Temporada paulistana começa hoje à noite, mostrando as transformações dos 20 anos de trabalho do coreógrafo

Jones abandona política e mostra o lírico

ANA FRANCISCA PONZIO
FREE-LANCE PARA A FOLHA

Começa hoje, no teatro Alfa, a temporada paulistana da Bill T. Jones/Arnie Zane Dance Company, que faz parte da programação Antares Dança 2002. Completando 20 anos de atividades, o grupo fundado por Jones em parceria com Zane, que morreu em 1988, mostra as transformações que a linguagem do coreógrafo ganhou com o tempo.
Quando o público brasileiro conheceu Bill T. Jones, no Carlton Dance Festival de 1990, ele representava o vigor criativo de uma geração surgida nos anos 80 -a chamada "next wave", que sucedeu os pós-modernistas. Daquela época até meados dos anos 90, Jones ampliou sua projeção internacional com coreografias que somavam beleza e sofisticação formal à abordagem de temas inquietantes, como as segregações raciais e as inseguranças provocadas pela Aids.
Hoje, embora continue expressando o mundo que o rodeia, Jones diluiu o tom político e reivindicatório para se concentrar na estrutura coreográfica, na qualidade e eloquência dos movimentos. Essa nova postura pode ser observada no programa da atual temporada, que é composta por duas peças feitas em 1996 -"Power/Full" e "Some Songs"- e duas de 2001, "Verbum" e "Black Suzanne".
Com a inteligência e o carisma de sempre, Jones sintetiza como sua linguagem mudou: "Antes eu considerava mais importante quem eram as pessoas que dançavam minhas coreografias.

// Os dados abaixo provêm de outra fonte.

--- src/rtl/gpio_in_pkg.sv ---
// Shared definitions for the AXI-Lite GPIO input bank: register offsets,
// response codes, bus FSM states and the byte-strobe expansion helper.
package gpio_in_pkg;

  localparam logic [11:0] GPIO_IN_DATA_OFF       = 12'h000;
  localparam logic [11:0] GPIO_IN_IRQ_EN_OFF     = 12'h004;
  localparam logic [11:0] GPIO_IN_IRQ_STATUS_OFF = 12'h008;
  localparam logic [11:0] GPIO_IN_EDGE_SEL_OFF   = 12'h00C;

  typedef enum logic [1:0] {
    OKAY   = 2'b00,
    SLVERR = 2'b10
  } axil_resp_t;

  typedef enum logic {
    W_IDLE = 1'b0,
    W_RESP = 1'b1
  } wr_state_t;

  typedef enum logic {
    R_IDLE = 1'b0,
    R_DATA = 1'b1
  } rd_state_t;

  function automatic logic [31:0] strb_to_mask(input logic [3:0] strb);
    logic [31:0] mask;
    for (int b = 0; b < 4; b++) mask[8*b +: 8] = {8{strb[b]}};
    return mask;
  endfunction

endpackage

--- src/rtl/gpio_debouncer.sv ---
// Two-flop synchroniser followed by a per-bit debounce counter; a bit is
// accepted only after it has differed from the stable value for DEBOUNCE_CYCLES cycles.
module gpio_debouncer #(
  parameter int NUM_GPIO        = 16,
  parameter int DEBOUNCE_CYCLES = 1000
) (
  input  logic                clk_i,
  input  logic                rst_i,
  input  logic [NUM_GPIO-1:0] in_i,
  output logic [NUM_GPIO-1:0] stable_o
);

  localparam int CNT_W = (DEBOUNCE_CYCLES > 1) ? $clog2(DEBOUNCE_CYCLES) : 1;
  localparam logic [CNT_W-1:0] CNT_LAST = CNT_W'(DEBOUNCE_CYCLES - 1);

  logic [NUM_GPIO-1:0] sync_p0, sync_p1, stable_p2;
  logic [CNT_W-1:0]    cnt_q [NUM_GPIO];

  always_ff @(posedge clk_i) begin
    if (rst_i) begin
      sync_p0   <= '0;
      sync_p1   <= '0;
      stable_p2 <= '0;
      for (int i = 0; i < NUM_GPIO; i++) cnt_q[i] <= '0;
    end else begin
      // p0/p1: metastability guard on the asynchronous board inputs
      sync_p0 <= in_i;
      sync_p1 <= sync_p0;
      // p2: debounce, any return to the stable level restarts the count
      for (int i = 0; i < NUM_GPIO; i++) begin
        if (sync_p1[i] == stable_p2[i]) begin
          cnt_q[i] <= '0;
        end else if (cnt_q[i] == CNT_LAST) begin
          stable_p2[i] <= sync_p1[i];
          cnt_q[i]     <= '0;
        end else begin
          cnt_q[i] <= cnt_q[i] + 1'b1;
        end
      end
    end
  end

  assign stable_o = stable_p2;

endmodule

Hoje é o contrário: o que essas pessoas dançam se tornou prioridade".
Ao enfatizar o movimento e se despir da encenação teatral, Jones volta a se inspirar mais intensamente em seu coreógrafo predileto: Merce Cunningham, o revolucionário que revelou novos conceitos de tempo e de espaço. "A dedicação ao gesto, a busca contínua por novas maneiras de se mover no espaço continuam fazendo de Merce um artista fundamental para as gerações que lhe sucederam", afirma.
Para Jones, no entanto, as "tradições" da dança moderna americana servem de âncora para a pesquisa de um caminho próprio. De Cunningham, por exemplo, ele não aceita a ruptura com a música nem a despersonalização dos bailarinos. "Minhas referências são diferentes. Cresci dentro das culturas pop e afro-americana. Eu era ator quando passei a me dedicar à dança, influenciado pelo cinema e pela literatura."
Jones ainda se diz interessado por poesia e por relações humanas, sendo que hoje ele procura transcender política e modismos para desenvolver uma comunicação emocional através do corpo. "Minhas criações continuam falando de poder e esperança, mas de uma maneira não muito específica. Para expressar o que nos cerca, preciso de um elenco sem a homogeneidade que lhes retiraria a chance de transmitir a diversidade do mundo."
A ligação cada vez mais estreita com a música também marca a fase atual de Jones. Nas obras recentes, as composições escolhidas assumem sentido à medida que as coreografias se desenvolvem. O lirismo peculiar de Jones é outro detalhe presente no programa da atual temporada, principalmente em "Verbum", dançado ao som do "Quarteto de Cordas em Lá Maior, opus 135", de Beethoven.
Contudo, na produção atual de Jones, se sente falta da contundência do passado. Como vem ocorrendo com muitas companhias consagradas, as inevitáveis mudanças de elenco parecem prejudicar o aprofundamento dos dançarinos nas verdades dos coreógrafos. Com isso, também no grupo de Jones pairam as lacunas deixadas por seus primeiros e impactantes intérpretes.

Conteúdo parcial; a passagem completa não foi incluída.